◆ **YOUR TASK**
The first line of the data below and every line after it, through the one with "reg [9:0] g, p;", must be transcribed without change.

----- DATA PROVIDED

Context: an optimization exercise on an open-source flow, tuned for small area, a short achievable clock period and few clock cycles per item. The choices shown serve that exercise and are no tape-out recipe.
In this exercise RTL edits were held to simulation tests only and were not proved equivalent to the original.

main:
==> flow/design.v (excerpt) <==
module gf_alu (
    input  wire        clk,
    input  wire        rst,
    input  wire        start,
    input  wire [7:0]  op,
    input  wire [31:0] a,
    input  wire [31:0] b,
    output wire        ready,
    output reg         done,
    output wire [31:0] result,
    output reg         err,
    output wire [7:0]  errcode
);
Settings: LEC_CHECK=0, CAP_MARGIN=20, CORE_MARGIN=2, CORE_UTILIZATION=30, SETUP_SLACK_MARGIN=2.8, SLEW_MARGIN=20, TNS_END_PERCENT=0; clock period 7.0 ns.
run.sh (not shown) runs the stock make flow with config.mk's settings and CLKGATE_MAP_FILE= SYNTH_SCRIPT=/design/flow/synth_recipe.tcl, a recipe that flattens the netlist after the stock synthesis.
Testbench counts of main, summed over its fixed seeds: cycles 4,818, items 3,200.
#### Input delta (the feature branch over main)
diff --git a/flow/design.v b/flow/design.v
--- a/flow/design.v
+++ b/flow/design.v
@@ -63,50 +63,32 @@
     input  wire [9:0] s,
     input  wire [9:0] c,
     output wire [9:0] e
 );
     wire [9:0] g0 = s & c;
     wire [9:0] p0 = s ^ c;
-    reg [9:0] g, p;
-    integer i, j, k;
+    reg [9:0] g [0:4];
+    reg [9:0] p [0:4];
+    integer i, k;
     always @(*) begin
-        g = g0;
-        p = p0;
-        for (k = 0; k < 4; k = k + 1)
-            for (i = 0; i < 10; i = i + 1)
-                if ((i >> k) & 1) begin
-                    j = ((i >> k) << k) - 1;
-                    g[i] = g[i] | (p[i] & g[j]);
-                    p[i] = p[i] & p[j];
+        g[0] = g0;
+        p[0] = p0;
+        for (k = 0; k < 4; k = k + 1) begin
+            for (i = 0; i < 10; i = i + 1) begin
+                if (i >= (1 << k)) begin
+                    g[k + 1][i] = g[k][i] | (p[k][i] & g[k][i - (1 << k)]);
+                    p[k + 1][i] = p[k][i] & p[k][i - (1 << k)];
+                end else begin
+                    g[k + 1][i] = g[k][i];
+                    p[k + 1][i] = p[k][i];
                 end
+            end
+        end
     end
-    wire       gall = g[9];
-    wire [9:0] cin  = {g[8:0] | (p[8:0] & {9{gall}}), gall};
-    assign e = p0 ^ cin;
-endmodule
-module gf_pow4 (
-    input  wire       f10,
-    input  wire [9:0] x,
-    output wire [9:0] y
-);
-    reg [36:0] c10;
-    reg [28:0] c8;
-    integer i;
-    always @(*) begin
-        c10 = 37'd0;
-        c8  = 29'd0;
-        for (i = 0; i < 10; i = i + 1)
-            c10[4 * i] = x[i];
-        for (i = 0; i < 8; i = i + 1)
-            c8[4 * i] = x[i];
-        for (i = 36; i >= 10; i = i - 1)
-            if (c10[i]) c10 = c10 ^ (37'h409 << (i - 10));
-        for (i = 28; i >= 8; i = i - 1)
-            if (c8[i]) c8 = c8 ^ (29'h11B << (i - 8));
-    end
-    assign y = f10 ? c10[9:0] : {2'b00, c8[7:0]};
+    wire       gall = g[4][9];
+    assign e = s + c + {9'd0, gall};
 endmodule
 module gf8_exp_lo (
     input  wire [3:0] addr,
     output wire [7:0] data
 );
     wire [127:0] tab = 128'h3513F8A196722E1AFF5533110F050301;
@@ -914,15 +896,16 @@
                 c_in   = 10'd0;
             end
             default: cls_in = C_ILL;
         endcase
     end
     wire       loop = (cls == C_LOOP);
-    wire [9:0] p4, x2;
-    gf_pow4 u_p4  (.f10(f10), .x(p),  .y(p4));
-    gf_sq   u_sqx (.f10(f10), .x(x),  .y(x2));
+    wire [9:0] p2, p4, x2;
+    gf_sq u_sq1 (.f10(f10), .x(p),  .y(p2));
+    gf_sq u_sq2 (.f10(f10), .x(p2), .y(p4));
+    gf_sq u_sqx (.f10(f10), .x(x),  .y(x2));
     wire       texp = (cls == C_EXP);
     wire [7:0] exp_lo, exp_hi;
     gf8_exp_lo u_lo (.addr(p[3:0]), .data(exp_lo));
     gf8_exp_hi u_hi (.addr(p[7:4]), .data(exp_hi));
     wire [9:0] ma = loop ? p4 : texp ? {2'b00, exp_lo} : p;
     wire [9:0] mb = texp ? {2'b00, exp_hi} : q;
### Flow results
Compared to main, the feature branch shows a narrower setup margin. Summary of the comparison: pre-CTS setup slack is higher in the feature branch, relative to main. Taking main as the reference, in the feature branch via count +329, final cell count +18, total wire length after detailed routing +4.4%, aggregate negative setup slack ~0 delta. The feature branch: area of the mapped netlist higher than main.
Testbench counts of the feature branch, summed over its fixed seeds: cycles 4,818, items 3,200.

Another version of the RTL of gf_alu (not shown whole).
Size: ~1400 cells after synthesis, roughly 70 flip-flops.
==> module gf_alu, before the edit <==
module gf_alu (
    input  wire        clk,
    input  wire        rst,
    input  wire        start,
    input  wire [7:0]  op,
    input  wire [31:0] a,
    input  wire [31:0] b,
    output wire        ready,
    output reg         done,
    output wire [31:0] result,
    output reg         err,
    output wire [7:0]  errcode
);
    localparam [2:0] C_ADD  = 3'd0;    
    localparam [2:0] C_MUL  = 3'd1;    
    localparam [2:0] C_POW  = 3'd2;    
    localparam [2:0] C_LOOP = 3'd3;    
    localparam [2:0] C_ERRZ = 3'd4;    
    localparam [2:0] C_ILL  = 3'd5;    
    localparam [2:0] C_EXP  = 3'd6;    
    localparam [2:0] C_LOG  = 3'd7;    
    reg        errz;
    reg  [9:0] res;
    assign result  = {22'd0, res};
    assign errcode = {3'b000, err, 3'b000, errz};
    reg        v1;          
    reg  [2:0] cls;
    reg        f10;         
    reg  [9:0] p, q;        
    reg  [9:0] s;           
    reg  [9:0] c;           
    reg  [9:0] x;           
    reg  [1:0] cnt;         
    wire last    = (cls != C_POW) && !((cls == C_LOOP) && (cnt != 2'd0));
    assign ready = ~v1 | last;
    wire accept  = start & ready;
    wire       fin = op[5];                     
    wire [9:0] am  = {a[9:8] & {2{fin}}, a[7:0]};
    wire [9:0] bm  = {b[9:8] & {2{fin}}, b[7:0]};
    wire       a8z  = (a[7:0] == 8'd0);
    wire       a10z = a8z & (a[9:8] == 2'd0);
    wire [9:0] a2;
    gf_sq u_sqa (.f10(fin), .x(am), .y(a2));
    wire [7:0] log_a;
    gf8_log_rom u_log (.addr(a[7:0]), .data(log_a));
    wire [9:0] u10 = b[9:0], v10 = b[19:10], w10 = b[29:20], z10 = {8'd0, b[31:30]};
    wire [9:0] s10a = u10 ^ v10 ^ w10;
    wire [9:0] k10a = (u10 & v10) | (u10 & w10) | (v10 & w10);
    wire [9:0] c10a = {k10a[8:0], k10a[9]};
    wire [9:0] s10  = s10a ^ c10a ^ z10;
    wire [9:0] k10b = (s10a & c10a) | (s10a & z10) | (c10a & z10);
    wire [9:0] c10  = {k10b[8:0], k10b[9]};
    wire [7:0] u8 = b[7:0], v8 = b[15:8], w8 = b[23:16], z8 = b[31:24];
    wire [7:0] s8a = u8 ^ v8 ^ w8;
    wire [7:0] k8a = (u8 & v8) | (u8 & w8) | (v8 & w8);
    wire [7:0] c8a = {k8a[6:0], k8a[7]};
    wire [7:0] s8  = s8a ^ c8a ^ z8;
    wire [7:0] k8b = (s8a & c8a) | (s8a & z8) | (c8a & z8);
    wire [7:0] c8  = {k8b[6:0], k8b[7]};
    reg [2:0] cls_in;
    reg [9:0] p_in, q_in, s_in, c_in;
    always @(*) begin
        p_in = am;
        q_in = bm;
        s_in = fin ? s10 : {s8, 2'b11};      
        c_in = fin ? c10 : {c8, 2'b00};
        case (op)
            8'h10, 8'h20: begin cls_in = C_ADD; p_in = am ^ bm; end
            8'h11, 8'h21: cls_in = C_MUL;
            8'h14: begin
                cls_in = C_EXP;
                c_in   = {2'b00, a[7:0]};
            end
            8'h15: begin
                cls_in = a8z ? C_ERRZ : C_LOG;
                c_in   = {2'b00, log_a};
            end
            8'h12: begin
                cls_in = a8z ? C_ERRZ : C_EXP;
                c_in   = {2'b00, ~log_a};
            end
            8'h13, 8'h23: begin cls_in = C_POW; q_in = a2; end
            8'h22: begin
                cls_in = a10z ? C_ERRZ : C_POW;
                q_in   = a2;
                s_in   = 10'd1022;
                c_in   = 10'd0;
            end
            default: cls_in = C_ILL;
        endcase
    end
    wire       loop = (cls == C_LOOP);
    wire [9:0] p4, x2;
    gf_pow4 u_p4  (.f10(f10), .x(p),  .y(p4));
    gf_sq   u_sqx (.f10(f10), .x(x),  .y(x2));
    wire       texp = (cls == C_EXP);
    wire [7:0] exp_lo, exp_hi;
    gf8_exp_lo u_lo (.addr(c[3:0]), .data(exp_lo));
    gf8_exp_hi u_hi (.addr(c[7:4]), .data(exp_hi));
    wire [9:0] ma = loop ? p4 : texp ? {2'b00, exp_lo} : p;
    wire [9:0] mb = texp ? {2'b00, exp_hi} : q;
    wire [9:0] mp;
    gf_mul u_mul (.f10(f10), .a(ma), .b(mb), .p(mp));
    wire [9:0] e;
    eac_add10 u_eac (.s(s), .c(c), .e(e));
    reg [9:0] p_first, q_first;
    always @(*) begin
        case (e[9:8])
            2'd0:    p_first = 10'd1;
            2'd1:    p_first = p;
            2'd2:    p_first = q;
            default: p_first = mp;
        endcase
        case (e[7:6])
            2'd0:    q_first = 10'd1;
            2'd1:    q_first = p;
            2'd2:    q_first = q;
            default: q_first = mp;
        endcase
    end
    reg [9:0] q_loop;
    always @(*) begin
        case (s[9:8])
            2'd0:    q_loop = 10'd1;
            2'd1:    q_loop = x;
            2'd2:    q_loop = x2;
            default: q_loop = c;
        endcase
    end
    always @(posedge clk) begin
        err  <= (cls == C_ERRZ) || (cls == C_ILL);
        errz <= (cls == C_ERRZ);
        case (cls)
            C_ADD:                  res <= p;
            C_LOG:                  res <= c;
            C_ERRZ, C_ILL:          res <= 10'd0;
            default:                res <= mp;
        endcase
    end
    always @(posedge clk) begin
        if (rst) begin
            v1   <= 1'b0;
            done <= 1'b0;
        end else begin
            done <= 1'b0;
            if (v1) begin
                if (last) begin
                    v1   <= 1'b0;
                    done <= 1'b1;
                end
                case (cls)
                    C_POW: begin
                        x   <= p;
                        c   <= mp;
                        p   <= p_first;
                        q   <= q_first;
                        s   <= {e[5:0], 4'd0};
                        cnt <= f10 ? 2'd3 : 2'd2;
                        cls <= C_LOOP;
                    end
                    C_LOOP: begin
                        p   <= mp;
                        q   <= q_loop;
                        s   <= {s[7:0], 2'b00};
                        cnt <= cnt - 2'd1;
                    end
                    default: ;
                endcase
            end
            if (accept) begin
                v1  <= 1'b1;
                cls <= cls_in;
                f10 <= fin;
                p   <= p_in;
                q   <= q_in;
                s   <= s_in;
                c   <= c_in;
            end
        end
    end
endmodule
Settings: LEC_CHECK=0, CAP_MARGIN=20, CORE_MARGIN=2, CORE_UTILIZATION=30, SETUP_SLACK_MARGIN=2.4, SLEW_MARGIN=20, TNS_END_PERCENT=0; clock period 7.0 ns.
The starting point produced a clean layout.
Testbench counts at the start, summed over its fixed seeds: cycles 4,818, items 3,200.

----------

◆ **REPLY TO THE TASK**
Context: an optimization exercise on an open-source flow, tuned for small area, a short achievable clock period and few clock cycles per item. The choices shown serve that exercise and are no tape-out recipe.
In this exercise RTL edits were held to simulation tests only and were not proved equivalent to the original.

main:
==> flow/design.v (excerpt) <==
module gf_alu (
    input  wire        clk,
    input  wire        rst,
    input  wire        start,
    input  wire [7:0]  op,
    input  wire [31:0] a,
    input  wire [31:0] b,
    output wire        ready,
    output reg         done,
    output wire [31:0] result,
    output reg         err,
    output wire [7:0]  errcode
);
Settings: LEC_CHECK=0, CAP_MARGIN=20, CORE_MARGIN=2, CORE_UTILIZATION=30, SETUP_SLACK_MARGIN=2.8, SLEW_MARGIN=20, TNS_END_PERCENT=0; clock period 7.0 ns.
run.sh (not shown) runs the stock make flow with config.mk's settings and CLKGATE_MAP_FILE= SYNTH_SCRIPT=/design/flow/synth_recipe.tcl, a recipe that flattens the netlist after the stock synthesis.
Testbench counts of main, summed over its fixed seeds: cycles 4,818, items 3,200.
#### Input delta (the feature branch over main)
diff --git a/flow/design.v b/flow/design.v
--- a/flow/design.v
+++ b/flow/design.v
@@ -63,50 +63,32 @@
     input  wire [9:0] s,
     input  wire [9:0] c,
     output wire [9:0] e
 );
     wire [9:0] g0 = s & c;
     wire [9:0] p0 = s ^ c;
-    reg [9:0] g, p;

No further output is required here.